The method combines the strength of a probabilistic approach (parameter estimation and uncertainty quantification) and a physically-based approach (physical interpretation of parameters and of their change when a rating shift occurs, more reliable extrapolation). BaRatin provides a way for field hydrologists to simply formalize and make use of the expertise they do have on flows at their gauging stations, along with gaugings and their uncertainties.
In this package, the methodology of BaRatin will not been explained in detail.

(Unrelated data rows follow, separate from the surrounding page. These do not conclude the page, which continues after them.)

What follows belongs to an exercise in optimizing a design on an open flow for small area; a production flow would make more cautious choices. Only simulation tests tie the RTL to the original design; equivalence was not proved. No activity file was given, so power comes from the tool's default toggle rates.

===== design.v =====
module project(CLK,reset,out,out2,dot_row,dot_col, right_button, left_button);
	input reset,CLK, right_button, left_button;
	output reg [6:0] out,out2;
	output reg [7:0] dot_row;
	output [15:0] dot_col;
	reg [6:0] c;           
	reg started;           
	wire ph0 = (c[1:0] == 2'b11);
	wire ph1 = (c[1:0] == 2'b00);
	wire ph2 = (c[1:0] == 2'b01);
	wire ph3 = (c[1:0] == 2'b10);
	wire [1:0] phase = c[1:0] + 2'd1;        
	wire dis = ph0 & (started | c[2]);
	wire sec = (c == 7'd123) & started;
	wire slot_last = (c[6:2] == 5'b11110);   
	wire slot_first = (c[6:2] == 5'b11111);  
	reg [1:0] ssr, ssl;    
	reg [2:0] xb;          
	reg xo;                
	reg [3:0] yb;          
	reg yo;                
	reg placed;
	reg [9:0] sc;
	reg [127:0] ring;      
	reg [7:0] S;
	reg R, L, D, F0, F1;
	reg [2:0] xm;          
	wire [2:0] xe = (placed & slot_first & ~ph0) ? xm : xb;
	wire [7:0] m2 = 8'b11 << xe;
	wire [7:0] MT = (xo | yo) ? m2 : (8'b1111 << xe);
	wire [7:0] MB = yo ? (xo ? m2 : (8'b1100 << xe)) : 8'b0;
	wire [3:0] yb1 = yb + 4'd1;
	wire [3:0] didx = c[5:2] + 4'd2;       
	reg [3:0] pa;
	always @* begin
		case (c[1:0])
			2'b00: pa = yb + 4'd4;
			2'b01: pa = yb + 4'd9;
			2'b10: pa = yb + 4'd14;
			default: pa = didx;
		endcase
	end
	wire oob = (ph2 & (yb == 4'd15)) | (ph3 & (yb[3:1] == 3'b111));
	wire [7:0] rd = (oob | ~started) ? 8'b0 : ring[{pa, 3'b000} +: 8];
	wire [7:0] prow = ((didx == yb) ? MT : 8'b0) | ((didx == yb1 && yb != 4'd15) ? MB : 8'b0);
	wire bot = (yb == 4'd15) | (yo & (yb == 4'd14));
	wire merge = bot | D;
	wire y0 = (yb == 4'd0);
	wire rem = F0 | F1;
	wire k2 = F0 & (F1 | y0);
	wire k1 = rem & ~k2;
	wire [3:0] Lrow = F1 ? yb1 : (y0 ? 4'd1 : yb);
	wire [9:0] sc1 = sc + {8'b0, k2, k1};
	wire [9:0] sc2 = (sc1[4:0] == 5'd10) ? {sc1[9:5] + 5'd1, 5'd0} : sc1;
	wire pass = (sec & merge) | (placed & slot_first & ~ph0);
	wire [1:0] lga = 2'd3 - phase;           
	wire pieceA = ~rem;                      
	wire pieceB = (yo & ~rem) | (k1 & F1) | (k1 & F0 & yo);  
	wire [255:0] g32 = {ring[127:64], 128'b0};
	reg [31:0] wout;
	reg [1:0] off;
	reg pc, zero;
	reg [7:0] s0d, s1d, s2d;
	integer w;
	always @* begin
		wout = 32'b0;
		for (w = 0; w < 4; w = w + 1) begin
			off = (pass & rem & ({lga, w[1:0]} <= Lrow)) ? (k2 ? 2'd2 : 2'd1) : 2'd0;
			zero = ~started | ((lga == 2'd0) & (w < off));
			pc = pass & ((({lga, w[1:0]} == yb) & pieceA) | (({lga, w[1:0]} == yb1) & (yb != 4'd15) & pieceB));
			s0d = ring[96 + 8*w +: 8];
			s1d = (w >= 1) ? ring[96 + 8*(w-1) +: 8] : ring[64 + 24 +: 8];
			s2d = (w >= 2) ? ring[96 + 8*(w-2) +: 8] : ring[64 + 8*(w+2) +: 8];
			wout[8*w +: 8] = (zero ? 8'b0 : ((off == 2'd0) ? s0d : (off == 2'd1) ? s1d : s2d)) | (pc ? MT : 8'b0);
		end
	end
	always @(posedge CLK) ring <= {ring[95:0], wout};
	always @(posedge CLK or negedge reset) begin
		if (!reset) begin
			c <= 7'd123;
			started <= 1'b0;
			ssr <= 2'b00; ssl <= 2'b00;
			xb <= 3'd0; xo <= 1'b0;
			yb <= 4'd0; yo <= 1'b0;
			placed <= 1'b0;
			sc <= 10'd0;
			S <= 8'b0;
			dot_row <= 8'b0;
		end else begin
			c <= c + 7'd1;
			if (c[2:0] == 3'b111) started <= 1'b1;
			if (dis) begin
				case (ssr)
					2'b00: if (~right_button) ssr <= 2'b01;
					2'b01: ssr <= 2'b10;
					2'b10: if (right_button) ssr <= 2'b00;
					default: ssr <= 2'b00;
				endcase
				case (ssl)
					2'b00: if (~left_button) ssl <= 2'b01;
					2'b01: ssl <= 2'b10;
					2'b10: if (left_button) ssl <= 2'b00;
					default: ssl <= 2'b00;
				endcase
				if (placed) begin
					xb <= 3'd0; xo <= 1'b1;
				end else if (ssr[0]) begin
					if (!((MT[7] | MB[7]) | R)) xb <= xb + 3'd1;
				end else if (ssl[0]) begin
					if (!((MT[0] | MB[0]) | L)) xb <= xb - 3'd1;
				end
				S <= rd | prow;
				dot_row <= ~S;
			end
			if (sec) begin
				placed <= merge;
				if (merge) sc <= sc2;
				else yb <= yb1;
			end
			if (placed & slot_first & ph3) begin
				yb <= 4'd0; yo <= 1'b1;
			end
		end
	end
	always @(posedge CLK) begin
		if (dis) xm <= xb;
		if (ph1) begin
			R <= |(rd & (MT << 1));
			L <= |(rd & (MT >> 1));
			if (slot_last) F0 <= &(rd | MT);
		end
		if (ph2) begin
			R <= R | (|(rd & (MB << 1)));
			L <= L | (|(rd & (MB >> 1)));
			if (slot_last) begin
				D <= |(rd & MT);
				F1 <= &(rd | MB);
			end
		end
		if (ph3 & slot_last) D <= D | (|(rd & MB));
	end
	assign dot_col = started ? (16'h8000 >> c[5:2]) : 16'h0000;
	always @* begin
		case (sc[4:0])
			5'd0: out = 7'b1000000;
			5'd1: out = 7'b1111001;
			5'd2: out = 7'b0100100;
			5'd3: out = 7'b0110000;
			5'd4: out = 7'b0011001;
			5'd5: out = 7'b0010010;
			5'd6: out = 7'b0000010;
			5'd7: out = 7'b1111000;
			5'd8: out = 7'b0000000;
			5'd9: out = 7'b0010000;
			5'd10: out = 7'b0001000;
			default: out = 7'b1000000;
		endcase
		case (sc[9:5])
			5'd0: out2 = 7'b1000000;
			5'd1: out2 = 7'b1111001;
			5'd2: out2 = 7'b0100100;
			5'd3: out2 = 7'b0110000;
			5'd4: out2 = 7'b0011001;
			5'd5: out2 = 7'b0010010;
			5'd6: out2 = 7'b0000010;
			5'd7: out2 = 7'b1111000;
			5'd8: out2 = 7'b0000000;
			5'd9: out2 = 7'b0010000;
			5'd10: out2 = 7'b0001000;
			default: out2 = 7'b1000000;
		endcase
	end
endmodule
What follows belongs to an exercise in optimizing a design on an open flow for small area and a short achievable clock period; a production flow would make more cautious choices.
The RTL was checked by simulation tests, not by an equivalence proof against the original design.

## systolic_array_os
module systolic_array_os #(
    DATA_WIDTH = 16,
    ACC_WIDTH = 64
    )(
    input logic clk,
    input logic rstn,
    input logic acc_en,
    input logic signed [DATA_WIDTH-1:0] data_0_i,
    input logic signed [DATA_WIDTH-1:0] data_1_i,
    input logic signed [DATA_WIDTH-1:0] data_2_i,
    input logic signed [DATA_WIDTH-1:0] data_3_i,
    input logic signed [DATA_WIDTH-1:0] weight_0_i,
    input logic signed [DATA_WIDTH-1:0] weight_1_i,
    input logic signed [DATA_WIDTH-1:0] weight_2_i,
    input logic signed [DATA_WIDTH-1:0] weight_3_i,
    output logic signed [ACC_WIDTH-1:0] acc_res_pe0_o,
    output logic signed [ACC_WIDTH-1:0] acc_res_pe1_o,
    output logic signed [ACC_WIDTH-1:0] acc_res_pe2_o,
    output logic signed [ACC_WIDTH-1:0] acc_res_pe3_o,
    output logic signed [ACC_WIDTH-1:0] acc_res_pe4_o,
    output logic signed [ACC_WIDTH-1:0] acc_res_pe5_o,
    output logic signed [ACC_WIDTH-1:0] acc_res_pe6_o,
    output logic signed [ACC_WIDTH-1:0] acc_res_pe7_o,
    output logic signed [ACC_WIDTH-1:0] acc_res_pe8_o,
    output logic signed [ACC_WIDTH-1:0] acc_res_pe9_o,
    output logic signed [ACC_WIDTH-1:0] acc_res_pe10_o,
    output logic signed [ACC_WIDTH-1:0] acc_res_pe11_o,
    output logic signed [ACC_WIDTH-1:0] acc_res_pe12_o,
    output logic signed [ACC_WIDTH-1:0] acc_res_pe13_o,
    output logic signed [ACC_WIDTH-1:0] acc_res_pe14_o,
    output logic signed [ACC_WIDTH-1:0] acc_res_pe15_o
    );
export LEC_CHECK = 0
export CAP_MARGIN = 20
export CORE_MARGIN = 2
export CORE_UTILIZATION = 40
export CTS_CLUSTER_DIAMETER = 120
export CTS_CLUSTER_SIZE = 24
export SETUP_SLACK_MARGIN = 4.4
export SLEW_MARGIN = 20
create_clock -name core_clock -period 10.0 [get_ports {clk}]
standard.sh (not shown) runs the stock make flow with config.mk's settings and CLKGATE_MAP_FILE= SYNTH_SCRIPT=/design/flow/synth_recipe.tcl, a recipe that flattens the netlist after the stock synthesis.
==> flow/flow/run.sh <==
#!/bin/bash
# Layout flow: the standard flow (standard.sh) with these changes.
#  1. Synthesis maps the RTL's one-bit adder modules (fa_x, ha_x) straight
#     onto the library's full and half adder cells (fa_map.v), before Yosys's
#     "synth" runs, and skips the quick ABC pass inside "synth" (-noabc).
#     The compressor trees then come out exactly as the RTL writes them, and
#     extract_fa only looks for further full adders (-fa): the half adders
#     are all written out, and the ones it would find are parts of other
#     logic that it could only build with inverters around them.
#  3. Every input and output port still gets its own buffer, but a plain
#     buffer cell (BUF_CELL) rather than the delay buffer buffer_ports picks
#     by itself; timing repair resizes them as needed.
# Each tool's output goes to synth.log and layout.log here (and ORFS's own
# logs under orfs/logs).
set -euo pipefail
BUF_CELL=sky130_fd_sc_hd__buf_1
HERE=$PWD
cp flow/abc.script abc.script
cp flow/fa_map.v fa_map.v
{
  echo 'proc synth {args} {'
  echo '  if {[lsearch -exact $args ":fine"] >= 0 && ![info exists ::adders_mapped]} {'
  echo '    set ::adders_mapped 1'
  echo "    yosys techmap -map $HERE/fa_map.v"
  echo '  }'
  echo '  yosys synth -nofsm -noshare -noabc {*}$args'
  echo '}'
  echo 'proc extract_fa {args} { yosys extract_fa -fa {*}$args }'
  echo 'proc abc {args} {'
  echo '  set i [lsearch -exact $args -script]'
  echo "  if {\$i >= 0} { set args [lreplace \$args \$i [expr {\$i+1}] -script $HERE/abc.script] }"
  echo '  yosys abc {*}$args'
  echo '}'
  tail -n +2 synth_recipe.tcl
} > my_synth.tcl
head -1 synth_recipe.tcl | grep -q 'proc synth'
sed "s#SYNTH_SCRIPT=[^ ]*#SYNTH_SCRIPT=$HERE/my_synth.tcl#" standard.sh > my_standard.sh
grep -q 'my_synth.tcl' my_standard.sh
bash my_standard.sh synth > synth.log 2>&1
export BUFFER_PORTS_ARGS="-buffer_cell $BUF_CELL"
bash standard.sh > layout.log 2>&1
==> flow/flow/abc.script <==
strash
dch
map -D 1200
topo
stime -c
buffer -c
upsize -c
dnsize -c
==> flow/flow/fa_map.v <==
// Maps the RTL's one-bit adders (fa_x, ha_x) onto the library's adder cells.
module fa_x (input a, input b, input c, output s, output co);
  sky130_fd_sc_hd__fa_1 _TECHMAP_REPLACE_ (.A(a), .B(b), .CIN(c), .SUM(s), .COUT(co));
endmodule

module ha_x (input a, input b, output s, output co);
  sky130_fd_sc_hd__ha_1 _TECHMAP_REPLACE_ (.A(a), .B(b), .SUM(s), .COUT(co));
endmodule
Then changed:
Settings changed: CORE_UTILIZATION 40 to 30, SETUP_SLACK_MARGIN 4.4 to 4.5.
Die area rises by a quarter to a third.
Flip-flop and latch count is unchanged.
Final cell count rises by a little under a tenth.
Setup slack gets worse by 0.10 ns.
Via count rises slightly.
Global-route usage falls by 5.8 points.
Then changed:
Settings changed: CORE_UTILIZATION 30 to 40, SETUP_SLACK_MARGIN 4.5 to 4.55.
What happened:
- wire length came out lower by a few percent
- utilization grows by 11 points
- cell count came out lower by a little under a tenth
- synthesized cell count is unchanged
- hold slack gets worse by 0.0053 ns
Then changed:
==> flow/flow/abc.script (replaced) <==
strash
dch
map -D 1000
topo
stime -c
buffer -c
upsize -c
dnsize -c
Settings changed: SETUP_SLACK_MARGIN 4.55 to 4.5.
Cell count rises by a few percent. Core utilization falls by 1.1 points. Routed wire length falls slightly. Global-route usage falls by 1.0 points. Via count rises by a few percent. Worst hold slack is better by 0.0057 ns. Clock skew falls by 0.013 ns. Cell area stays flat.
Then changed:
==> flow/flow/abc.script (replaced) <==
strash
dch
map -D 1500
topo
stime -c
buffer -c
upsize -c
dnsize -c
After rerunning:
- fmax fell by a few percent
- clock skew shrinks by 0.0087 ns
- die area fell by a few percent
- count of clock-buffer cells in the layout rises by 6
- synthesized area shrinks by a few percent
- via count drops by a few percent
- global-route usage hardly moves
- synthesized cell count drops by a little under a tenth
- wire length decreases by a few percent
Then changed:
==> flow/flow/abc.script (replaced) <==
strash
dch
map -D 1200
topo
stime -c
buffer -c
upsize -c
dnsize -c
=> Wire length increases by 4.2%; via count increases by 1.1%; clock skew decreases by 0.019 ns; die area increases by 1.2%; worst hold slack barely changes.

-- separate check: timing with driven ports --
No port has a modelled driver above. Below, the same layouts with a new extraction and two added sets of constraints. Step 1 (the two cells are an assumption about what drives the block):
set clk [get_ports {clk}]
set_driving_cell -lib_cell sky130_fd_sc_hd__clkbuf_16 $clk
set_driving_cell -lib_cell sky130_fd_sc_hd__buf_2 [delete_from_list [all_inputs] $clk]
Step 2 also shifts input and output timing later by t, the mid clock arrival at the registers, as if the neighbouring blocks saw the same clock. a / b / c = ideal ports / drivers / drivers and shift; a / b = the first two.
| run | t (ns) | setup slack, ns | hold slack, ns | worst setup path at the end | latest minus earliest clock arrival (ns) |
|---|---|---|---|---|---|
| the first run | 1.018 | 4.460 / 4.343 / 3.546 | 0.512 / 0.512 / 0.512 | input to register | 0.068 / 0.068 |
| the second run | 1.050 | 4.358 / 4.358 / 3.562 | 0.497 / 0.497 / 0.497 | input to register | 0.089 / 0.088 |
| the third run | 1.012 | 4.562 / 4.464 / 3.604 | 0.491 / 0.491 / 0.491 | input to register | 0.103 / 0.103 |
| the fourth run | 1.008 | 4.551 / 4.480 / 3.541 | 0.497 / 0.497 / 0.497 | input to register | 0.085 / 0.085 |
| the fifth run | 1.028 | 4.143 / 4.021 / 3.577 | 0.498 / 0.498 / 0.498 | input to register | 0.084 / 0.084 |
| the sixth run | 1.022 | 4.540 / 4.428 / 3.605 | 0.500 / 0.500 / 0.500 | input to register | 0.067 / 0.067 |
After both steps every run listed still meets setup and hold. The setup slack of the fourth run, which loses most, moves by -0.071 ns with the drivers and by -1.010 ns with both steps.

Instead, hydraulic control matrix and prior information on parameters will be used to run the segmentation and estimation of the rating curve.
Firstly, a hydraulic analysis of the gauging station is required to set the hydraulic control matrix. The Ardèche River at Meyras station is of interest because it illustrates a frequently-encountered 3-control configuration (riffle, main channel, floodway).
At low flows, the stage-discharge relation is controlled by the geometry of a critical section induced by a natural riffle.
As stage increases, the riffle becomes drowned and the stage-discharge relation is controlled by the geometry and roughness of the main channel.
At high flows, part of the water flows into two floodways located on the right and left banks. Since the two floodways get activated at roughly the same stage, they are combined into a single control.
To assist the user in entering the hydraulic control matrix, the
control_matrix_builder
function was developed. This function interacts
with the user to facilitate the creation of the matrix.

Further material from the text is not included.